** Opening RECORD SET block **

Context: an optimization exercise on an open-source flow, tuned for small area and a short achievable clock period. The choices shown serve that exercise and are no tape-out recipe.
No run shown here included a check of the RTL's function; only the layout flow was run.

==> flow/design.v, too long to show whole: its modules and the start of the top module <==
// module rot8_lo: 150 lines
// module rot8_hi: 88 lines
// module rot9_lo: 150 lines
// module rot9_hi: 88 lines
// module rot10_lo: 150 lines
// module rot10_hi: 88 lines
// module rot11_lo: 150 lines
// module rot11_hi: 88 lines
// module rot12_lo: 150 lines
// module rot12_hi: 88 lines
// module rot13_lo: 150 lines
// module rot13_hi: 88 lines
// module rot14_lo: 150 lines
// module rot14_hi: 85 lines
// module rot0_lo: 150 lines
// module rot0_hi: 88 lines
// module rot1_lo: 150 lines
// module rot1_hi: 88 lines
// module rot2_lo: 150 lines
// module rot2_hi: 88 lines
// module rot3_lo: 150 lines
// module rot3_hi: 88 lines
// module rot4_lo: 150 lines
// module rot4_hi: 88 lines
// module rot5_lo: 150 lines
// module rot5_hi: 88 lines
// module rot6_lo: 150 lines
// module rot6_hi: 88 lines
// module rot7_lo: 150 lines
// module rot7_hi: 88 lines
// module cordic: 129 lines
module cordic (
    input  wire                     clk,
    input  wire                     rst,
    input  wire                     valid_i,
    input  wire signed [16:0] x_i,
    input  wire signed [16:0] y_i,
    output wire                     valid_o,
    output wire signed [16:0] x_o,
    output wire signed [16:0] y_o
    );
  // ...
==> flow/run.sh <==
#!/bin/bash
# synth_recipe.tcl (not shown) runs the flow's synth.tcl, then flattens the netlist and writes it again
# the make line also repeats each setting of config.mk as NAME=value (left out here)
make -C /OpenROAD-flow-scripts/flow DESIGN_CONFIG=/design/flow/config.mk WORK_HOME=/design/flow/orfs CLKGATE_MAP_FILE= SYNTH_SCRIPT=/design/flow/synth_recipe.tcl finish
==> flow/config.mk <==
export PLATFORM = sky130hd
export DESIGN_NAME = cordic
export DESIGN_NICKNAME = cordic
export VERILOG_FILES = /design/flow/design.v
export SDC_FILE = /design/flow/constraint.sdc
export NUM_CORES = 4
export LEC_CHECK = 0
export CAP_MARGIN = 20
export CORE_MARGIN = 2
export CORE_UTILIZATION = 40
export SETUP_SLACK_MARGIN = 2.5
export SLEW_MARGIN = 20
export SYNTH_HIERARCHICAL = 1
==> flow/constraint.sdc <==
create_clock -name core_clock -period 4.6 [get_ports {clk}]
set_input_delay 0.9200 -clock core_clock [delete_from_list [all_inputs] [get_ports {clk}]]
set_output_delay 0.9200 -clock core_clock [all_outputs]
set_load 0.01 [all_outputs]
==> summary.txt, run 1 <==
wl on met1 - 43,680 um
layout cells sized above 1 - 29.27%
Antenna Cells - 0
FF-to-FF path depth - 9
Req. time, crit path - 5.23 ns
critical path's most frequent cell - nand2_2
Signal buffers - 483
Max-slew headroom - 52.40%
# hold bufs at CTS - 0
Top Ports - 72
async set-reset flop share out of synthesis - 0%
simple-gate area share of the yosys netlist - 8.085%
status - complete, no violations
CP cell instances - buf_12, xor2_2, ha_1, a21o_1, a221oi_4, nand2_2, nand2_2, fa_2, inv_2
Max Clock Freq - 0.4333 GHz
Die W - 352.8 um
post-route cell area - 63,980 um^2
Min-Delay Path Class - reg -> reg
placed cell area - 51,910 um^2
Clock Path Buffers - 3
Setup WS post-layout - 2.292 ns
Layout area overhead - 31.50%
Logic inverters - 449
Worst-Skew Late Latency - 0.71 ns
die footprint - 124,400 um^2
CTS-repair resized insts - 528
Critical Path Fanout Max - 4
worst slew pin tran - 0.7117 ns
Setup TNS - 0 ns
Hold Crit Endpoint - u7_hi.xn[5]
==> inputs of run 2 (changes only) <==
--- a/flow/config.mk
+++ b/flow/config.mk
@@ -9,5 +9,6 @@
 export CORE_MARGIN = 2
 export CORE_UTILIZATION = 40
-export SETUP_SLACK_MARGIN = 2.5
+export CTS_BUF_LIST = sky130_fd_sc_hd__clkbuf_4 sky130_fd_sc_hd__clkbuf_8
+export SETUP_SLACK_MARGIN = 1.8
 export SLEW_MARGIN = 20
 export SYNTH_HIERARCHICAL = 1
==> summary.txt, run 2 <==
CP Class - reg -> reg (unchanged)
drt via density - 4.587 (was 4.682)
cell taking the most area after synthesis - dfxtp_1 (unchanged)
Largest register FFs - 31 (unchanged)
GR Overflow Total - 0 (unchanged)
Core Region - 120,300 um^2 (unchanged)
worst slew pin tran - 1.017 ns (was 0.7117 ns)
Max-cap violations - 0 (unchanged)
Max Clock Freq - 0.3706 GHz (was 0.4333 GHz)
FF-to-FF path depth - 8 (was 9)
starting DRC count in detailed routing - 1,097 (was 1,167)
Slew Viols, Final - 0 (unchanged)
routed length per instance - 14.37 um (was 15.47 um)
Top Ports - 72 (unchanged)
most frequent cells in the layout - 1,131 x dfxtp_1, 450 x ha_1, 437 x inv_1 (was 1,066 x dfxtp_1, 420 x inv_1, 323 x ha_1)
Synth Flop Type - dfxtp_1 (unchanged)
clock buffer count from CTS - 183 (was 113)
RSZ-0062 raised after global routing - true (unchanged)
Commonest cells post-synth - 1,144 x dfxtp_1, 450 x ha_1, 437 x inv_1, 353 x xnor2_1, 271 x xor2_1 (unchanged)
Fin. Hold Viols - 0 (unchanged)
fin crit period - 2.698 ns (was 2.308 ns)
dpl hpwl - 69,780 um (was 69,380 um)
Min-Delay Path Class - reg -> reg (unchanged)
Synth area leaders - dfxtp_1 47%, ha_1 12%, fa_1 7.4% (unchanged)
async set-reset flop share out of synthesis - 0% (unchanged)
Setup Viol. Count Final - 0 (unchanged)
final wirelength - 90,040 um (was 101,200 um)
Unique masters post-synth - 89 (unchanged)
Layout area overhead - 14.04% (was 31.50%)
overall die height - 352.8 um (unchanged)
Critical Path Start - u13_hi.dn (was u1_hi.dn)
CTS tree - yes (unchanged)
register area share after synthesis - 47.07% (unchanged)
worst hold start - u14_lo.xl[8] (was u7_lo.xl[5])
most common library cell in the layout ignoring fill and taps - dfxtp_1 (unchanged)
CTS Root Cell - clkbuf_8 (was clkbuf_16)
global-route wire length before repair - 150,500 um (was 160,800 um)
Avg Cell Area, Syn - 11.36 um^2 (unchanged)
Max-slew headroom - 32.02% (was 52.40%)
Clock Path Buffers - 3 (unchanged)
CTS clk-pin slew, worst paths - 0.07 ns (was 0.06 ns)
Critical Path Fanout Max - 10 (was 4)
Initial Utilization - 40.45% (unchanged)
Yosys Warn Count - 37 (unchanged)
vias in the first global route - 30,501 (was 32,167)
initial antenna violation count - 1 (was 0)
die footprint - 124,400 um^2 (unchanged)
CTS sink count - 1,144 (unchanged)
area share of the largest cell type after synthesis - 47.07% (unchanged)
GRT Overall Usage - 14.78% (was 15.66%)
hold path cells - 0 (unchanged)
Startpoint Class - flop (unchanged)
Setup TNS - 0 ns (unchanged)
Biggest register - vp (unchanged)
largest net degree at the start of global routing - 32 (unchanged)
port buffer count - 71 (unchanged)
GP Congestion - 0.8240 (was 0.8161)
Post-Syn Area - 48,660 um^2 (unchanged)
Clock Skew - 0.03406 ns (was 0.03843 ns)
status - complete, no violations (unchanged)
WP data arrival - 3.48 ns (was 2.94 ns)
Vias - 28,746 (was 30,643)
Mapped Cells - 4,284 (unchanged)
EDFF count, synth - 0 (unchanged)
row count - 127 (unchanged)
Worst-Skew Late Latency - 0.85 ns (was 0.71 ns)
RR Startpoint - u13_hi.dn (was u1_hi.dn)
# hold bufs at CTS - 0 (unchanged)
Mapped Nets - 4,951 (unchanged)
Reg2Reg Setup Slack - 1.90 ns (was 2.29 ns)
most frequent cell after synthesis - dfxtp_1 (unchanged)
layout cells sized above 1 - 10.51% (was 29.27%)
crit end category - flop (unchanged)
Final nets - 5,173 (was 5,508)
Tcrit/Tclk final - 58.66% (was 50.17%)
ANT nets after route - 0 (unchanged)
drt pass-1 iters - 5 (was 6)
H-tree levels - 4 (was 3)
Req. time, crit path - 5.38 ns (was 5.23 ns)
#FFs+latches synth - 1,144 (unchanged)
DRC errors left - 0 (unchanged)
Die W - 352.8 um (unchanged)
## run 2: repair_timing
item                                    in CTS  in global routing
setup buffers                                0                  0
endpoints found under the hold margin        0                  0
endpoints found under the setup margin      26                 29
gates resized for setup                     10                 16
## run 2: final cells by class
cell class,count,area (um^2)
well taps,1612,2017
inverters,449,1695
fillers,11191,64800
diodes,1,2.502
multi-input cells,2650,23900
flip-flops and latches,1144,22920
repair buffers,78,767.0
clock buffers,270,3497
clock inverters,63,685.7
## run 2: metrics by stage
| stage | hold slack, ns | worst slack, ns | util (%) | std cells | cell area (um^2) |
|---|---|---|---|---|---|
| 2_1_floorplan | 0.3096 | 2.042 | - | 4284 | 48660 |
| 3_3_place_gp | 0.3099 | 1.710 | 42.54 | 5933 | 51180 |
| 3_5_place_dp | 0.3121 | 1.644 | 42.54 | 5933 | 51180 |
| 4_1_cts | 0.2992 | 1.773 | 46.05 | 6266 | 55400 |
| 5_1_grt | 0.3084 | 1.769 | 46.13 | 6267 | 55490 |
| 6_report | 0.3131 | 1.902 | 46.13 | 6267 | 55490 |
## run 2: worst paths after layout
check / end
setup reg to reg: u14_lo.yl[7]
setup / recovery: u14_lo.yl[7]
hold reg to reg: u14_hi.xn[8]
hold / removal: u14_hi.xn[8]
## run 2: kinds of logic (layout without fill, tap and decap cells)
family,after synthesis,in the layout,synth area share (%)
compound gates,622,622,9.209
xor+xnor,645,645,12.16
fa+ha+maj,630,630,18.98
buf+inv,490,860,4.019
flops,1144,1144,47.07
mux,16,16,0.4834
other cells,0,1,0
simple gates,737,737,8.085
## run 2: per-layer routing
layer | GRT usage [%] | wire (um) | up-vias
met5 | 0 | 0 | -
met4 | 5.769 | 2360 | 0
met3 | 2.672 | 2796 | 164
met2 | 25.81 | 43780 | 389
met1 | 17.99 | 41100 | 13410
li1 | - | - | 14783
## run 2: critical path: stages, from the launching register on
cell      delay (ns)
dfxtp_1         0.57
xor2_2          0.49
ha_1            0.38
a21o_1          0.23
a221oi_4        0.33
nand2_2         0.09
nand2_1         0.08
fa_1            0.41
inv_1           0.06
## run 2: Yosys stat by module (local to each module, per instance), a selection
module,cell area [um^2],flops+latches,cells inside
rot6_hi,1262,35,104
rot4_hi,1279,35,105
rot9_lo,1819,37,170
rot12_hi,1314,35,110
rot14_hi,1095,34,81
rot8_lo,1841,37,173
rot13_lo,1713,37,155
rot11_lo,1729,37,154
==> inputs of run 3 (changes only) <==
==> flow/flow/run.sh (new file) <==
#!/bin/bash
# The standard layout (standard.sh: ORFS from synthesis to the final layout), with one change:
# ADDER_MAP_FILE is empty, so ORFS's synthesis skips Yosys's full/half adder extraction and abc maps
# the adders' logic like the rest. Everything else, including the registers, is the standard flow.
set -euo pipefail
cd "$(dirname "$0")/.."
export ADDER_MAP_FILE=
bash standard.sh > standard.log 2>&1
==> flow/standard.sh (new file) <==
#!/bin/bash
# synth_recipe.tcl (not shown) runs the flow's synth.tcl, then flattens the netlist and writes it again
# the make line also repeats each setting of config.mk as NAME=value (left out here)
make -C /OpenROAD-flow-scripts/flow DESIGN_CONFIG=/design/flow/config.mk WORK_HOME=/design/flow/orfs CLKGATE_MAP_FILE= SYNTH_SCRIPT=/design/flow/synth_recipe.tcl "${@:-finish}"
--- a/flow/config.mk
+++ b/flow/config.mk
@@ -6,9 +6,9 @@
 export NUM_CORES = 4
 export LEC_CHECK = 0
+export ABC_AREA = 1
 export CAP_MARGIN = 20
 export CORE_MARGIN = 2
 export CORE_UTILIZATION = 40
-export CTS_BUF_LIST = sky130_fd_sc_hd__clkbuf_4 sky130_fd_sc_hd__clkbuf_8
-export SETUP_SLACK_MARGIN = 1.8
+export SETUP_SLACK_MARGIN = 2.2
 export SLEW_MARGIN = 20
 export SYNTH_HIERARCHICAL = 1
removed: flow/run.sh
==> summary.txt, run 3 <==
status - complete, no violations (unchanged)
WP buf/inv - 1 (unchanged)
ANT nets after route - 0 (unchanged)
Top Ports - 72 (unchanged)
vias in the first global route - 38,246 (was 30,501)
most common library cell in the layout ignoring fill and taps - nand2_1 (was dfxtp_1)
drt via density - 4.408 (was 4.587)
Clock Skew - 0.05640 ns (was 0.03406 ns)
cell taking the most area after synthesis - dfxtp_1 (unchanged)
Slowest cell on crit path - dfxtp_1 (unchanged)
area used by multi-input combinational logic - 26,120 um^2 (was 23,900 um^2)
routed length per instance - 11.37 um (was 14.37 um)
#FFs+latches synth - 1,144 (unchanged)
placed cell area - 55,940 um^2 (was 51,180 um^2)
area share of the largest cell type after synthesis - 42.49% (was 47.07%)
Clock Path Buffers - 3 (unchanged)
Setup Viol. Count Final - 0 (unchanged)
Antenna Cells - 0 (was 1)
Avg Cell Area, Syn - 7.396 um^2 (was 11.36 um^2)
Reg2Reg Setup Slack - 2.42 ns (was 1.90 ns)
filler instances - 13,141 (was 11,191)
RR Startpoint - u8_hi.dn (was u13_hi.dn)
Min-Delay Path Class - reg -> reg (unchanged)
Vias - 40,886 (was 28,746)
register area share after synthesis - 42.49% (was 47.07%)
worst hold start - u2_lo.xl[3] (was u14_lo.xl[8])
Worst-Skew Late Latency - 0.75 ns (was 0.85 ns)
Startpoint Class - flop (unchanged)
Sequential Area - 22,910 um^2 (was 22,920 um^2)
FF-to-FF path depth - 11 (was 8)
Hold Crit Endpoint - u2_hi.xn[3] (was u14_hi.xn[8])
initial antenna violation count - 3 (was 1)
CP Class - reg -> out (was reg -> reg)
WP data arrival - 1.36 ns (was 3.48 ns)
die footprint - 137,700 um^2 (was 124,400 um^2)
Largest register FFs - 31 (unchanged)
Max-cap violations - 0 (unchanged)
CTS tree - yes (unchanged)
Layout area overhead - 11.41% (was 14.04%)
crit end category - output pin (was flop)
post-route cell area - 60,050 um^2 (was 55,490 um^2)
RSZ-0062 raised after global routing - false (was true)
clock buffer count from CTS - 116 (was 183)
GP Congestion - 0.8276 (was 0.8240)
Unique masters post-synth - 66 (was 89)
R2R Path End - u9_lo.xl[5] (was u14_lo.yl[7])
Core Region - 133,600 um^2 (was 120,300 um^2)
Initial Utilization - 40.33% (was 40.45%)
fin crit period - 2.277 ns (was 2.698 ns)
DRC errors left - 0 (unchanged)
EDFF count, synth - 0 (unchanged)
worst slew pin tran - 1.013 ns (was 1.017 ns)
kind of cell adding the most delay to the critical path - flip-flops (was adder cells)
most frequent cells in the layout - 2,359 x nand2_1, 1,136 x dfxtp_1, 899 x inv_1 (was 1,131 x dfxtp_1, 450 x ha_1, 437 x inv_1)
Commonest cells post-synth - 2,359 x nand2_1, 1,144 x dfxtp_1, 901 x inv_1, 496 x nand2_2, 438 x nand3_1 (was 1,144 x dfxtp_1, 450 x ha_1, 437 x inv_1, 353 x xnor2_1, 271 x xor2_1)
Setup TNS - 0 ns (unchanged)
global-route wire length before repair - 177,900 um (was 150,500 um)
Tcrit/Tclk final - 49.50% (was 58.66%)
Req. time, crit path - 3.68 ns (was 5.38 ns)
Post-Syn Area - 53,900 um^2 (was 48,660 um^2)
Max Clock Freq - 0.4391 GHz (was 0.3706 GHz)
Slew Viols, Final - 0 (unchanged)
Critical Path Fanout Max - 1 (was 10)
async set-reset flop share out of synthesis - 0% (unchanged)
Synth Flop Type - dfxtp_1 (unchanged)
Max-slew headroom - 32.23% (was 32.02%)
CTS sink count - 1,144 (unchanged)
GR Overflow Total - 0 (unchanged)
Die W - 371.1 um (was 352.8 um)
port buffer count - 71 (unchanged)
dpl hpwl - 82,430 um (was 69,780 um)
final wirelength - 105,500 um (was 90,040 um)
GRT Overall Usage - 15.49% (was 14.78%)
starting DRC count in detailed routing - 1,788 (was 1,097)
Yosys Warn Count - 37 (unchanged)
Synth area leaders - dfxtp_1 42%, nand2_1 16%, inv_1 6.3% (was dfxtp_1 47%, ha_1 12%, fa_1 7.4%)
CTS clk-pin slew, worst paths - 0.06 ns (was 0.07 ns)
overall die height - 371.1 um (was 352.8 um)
layout cells sized above 1 - 15.90% (was 10.51%)
Fin. Hold Viols - 0 (unchanged)
most frequent cell after synthesis - nand2_1 (was dfxtp_1)
hold path cells - 0 (unchanged)
Mapped Cells - 7,287 (was 4,284)
largest net degree at the start of global routing - 32 (unchanged)
CP cell instances - dlygate4sd2_1 (was xor2_2, ha_1, a21o_1, a221oi_4, nand2_2, nand2_1, fa_1, inv_1)
Biggest register - vp (unchanged)
Final nets - 7,446 (was 5,173)
Final Util - 44.94% (was 46.13%)
delay of the slowest critical-path stage - 0.34 ns (was 0.57 ns)
CTS Root Cell - clkbuf_16 (was clkbuf_8)
Mapped Nets - 7,324 (was 4,951)
# hold bufs at CTS - 0 (unchanged)
drt pass-1 iters - 5 (unchanged)
row count - 134 (was 127)
H-tree levels - 3 (was 4)
run 3: cell count changes after synthesis, sizes merged, moves of 98 or more:
cell / delta
ha: -450
fa: -180
inv: +585
a21o: -98
nor2: +298
xnor2: -200
nand3: +524
nand2: +2789
run 3: stage by stage:
| stage | hold WS, ns | std cells | setup WS (ns) |
|---|---|---|---|
| global route | 0.2853 | 9276 | 2.204 |
| finish | 0.2825 | 9276 | 2.323 |
| detailed placement | 0.3121 | 9055 | 2.090 |
| floorplan | 0.3096 | 7287 | 2.959 |
| CTS | 0.2690 | 9272 | 2.215 |
| global placement | 0.3098 | 9055 | 2.124 |
run 3: Yosys stat by module, one instance, submodules excluded, a selection:
module	cells	copies in the design	flip-flops and latches
cordic	315	1	66
rot2_lo	327	1	37
rot8_lo	326	1	37
rot4_lo	320	1	37
rot7_lo	326	1	37
rot12_lo	286	1	37
rot14_lo	260	1	37
rot13_lo	269	1	37
rot1_hi	182	1	35
rot0_hi	172	1	35
rot13_hi	153	1	35
rot10_hi	153	1	35
rot9_hi	153	1	35
rot8_hi	153	1	35
rot14_hi	137	1	34
run 3: worst reg2reg max path: stages, from the launching register on:
cell     delay, ns
dfxtp_1       0.30
buf_4         0.20
inv_2         0.34
nand2_1       0.13
nand2_1       0.14
nand2_1       0.06
nand2_1       0.09
nand3_1       0.10
nand2_2       0.15
nand2_1       0.07
nand2_1       0.07
xor2_1        0.39
run 3: repair_timing:
action | CTS | global route
gates resized for setup | 40 | 10
endpoints found under the setup margin | 62 | 45
setup buffers | 0 | 2
cloned | 0 | 2
run 3: layout make-up:
cell class | count | share of cell area [%]
clock buffer | 150 | 5.414
clock inverter | 67 | 1.388
inverter | 1040 | 6.608
multi-input combinational | 5025 | 43.50
sequential | 1144 | 38.16
tap | 1768 | 3.684
timing repair buffer | 80 | 1.223
timing repair inverter | 2 | 0.02500
run 3: worst max path at each step:
stage,slack (ns),to,cells after the start,from
after floorplan,2.96,d0,5,y_i[6]
after global placement,2.12,u8_lo.xl[10],13,u7_hi.dn
after detailed placement,2.09,x0[2],3,x_i[16]
after CTS,2.22,x_o[3],1,u14_hi.xn[3]
after global routing,2.20,u6_lo.xc,14,u5_hi.dn
final,2.32,x_o[3],1,u14_hi.xn[3]
run 3: cells by family after synthesis:
kind of cell           after synthesis  synth area share [%]
flip-flops                        1144                 42.49
buffers and inverters             1118                 9.075
XOR/XNOR                           495                 8.169
AO/OA/AOI/OAI                      367                 4.107
AND/OR/NAND/NOR                   4163                 36.16
run 3: layer usage:
layer | global-route usage, % | vias to the layer above | wire length, um
li1 | - | 22400 | -
met1 | 19.19 | 17814 | 49270
met2 | 26.97 | 503 | 49310
met3 | 2.540 | 169 | 3922
met4 | 5.582 | 0 | 2995
met5 | 0 | - | 0

-- separate check: timing with driven ports --
In the flow no input, the clock included, has a driving cell. The finished layouts below were timed again as built, in two steps.
Step 1 assumes that a clkbuf_16 drives the clock port and a buf_2 every other input.
Step 2 adds t to the input delays and takes it off the output delays; t is the mean of the earliest and latest rising clock arrival at the registers after step 1. Input paths then give back, and output paths get back, about the clock's delay inside the block.
a / b / c = no drivers / after step 1 / after step 2; a / b = the first two.
run	shift t [ns]	setup WS [ns]	worst setup path after step 2	clock arrival spread, ns	worst slew at a driven data input, ns
run 1	0.768	2.292 / 2.292 / 1.822	input to register	0.040 / 0.041	0.05
run 2	0.899	1.902 / 1.902 / 1.764	input to register	0.045 / 0.045	0.04
run 3	0.795	2.323 / 2.254 / 2.121	input to register	0.056 / 0.056	0.07
After both steps every run listed still meets setup and hold. For run 1, which loses most, drivers alone change the setup slack by 0.000 ns; drivers and shift together by -0.470 ns.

** Closing RECORD SET block **

EXERCISE PROMPT: From the line holding "In the flow" to the final line of the data, output each line exactly and nothing more.

TASK RESULT:
In the flow no input, the clock included, has a driving cell. The finished layouts below were timed again as built, in two steps.
Step 1 assumes that a clkbuf_16 drives the clock port and a buf_2 every other input.
Step 2 adds t to the input delays and takes it off the output delays; t is the mean of the earliest and latest rising clock arrival at the registers after step 1. Input paths then give back, and output paths get back, about the clock's delay inside the block.
a / b / c = no drivers / after step 1 / after step 2; a / b = the first two.
run	shift t [ns]	setup WS [ns]	worst setup path after step 2	clock arrival spread, ns	worst slew at a driven data input, ns
run 1	0.768	2.292 / 2.292 / 1.822	input to register	0.040 / 0.041	0.05
run 2	0.899	1.902 / 1.902 / 1.764	input to register	0.045 / 0.045	0.04
run 3	0.795	2.323 / 2.254 / 2.121	input to register	0.056 / 0.056	0.07
After both steps every run listed still meets setup and hold. For run 1, which loses most, drivers alone change the setup slack by 0.000 ns; drivers and shift together by -0.470 ns.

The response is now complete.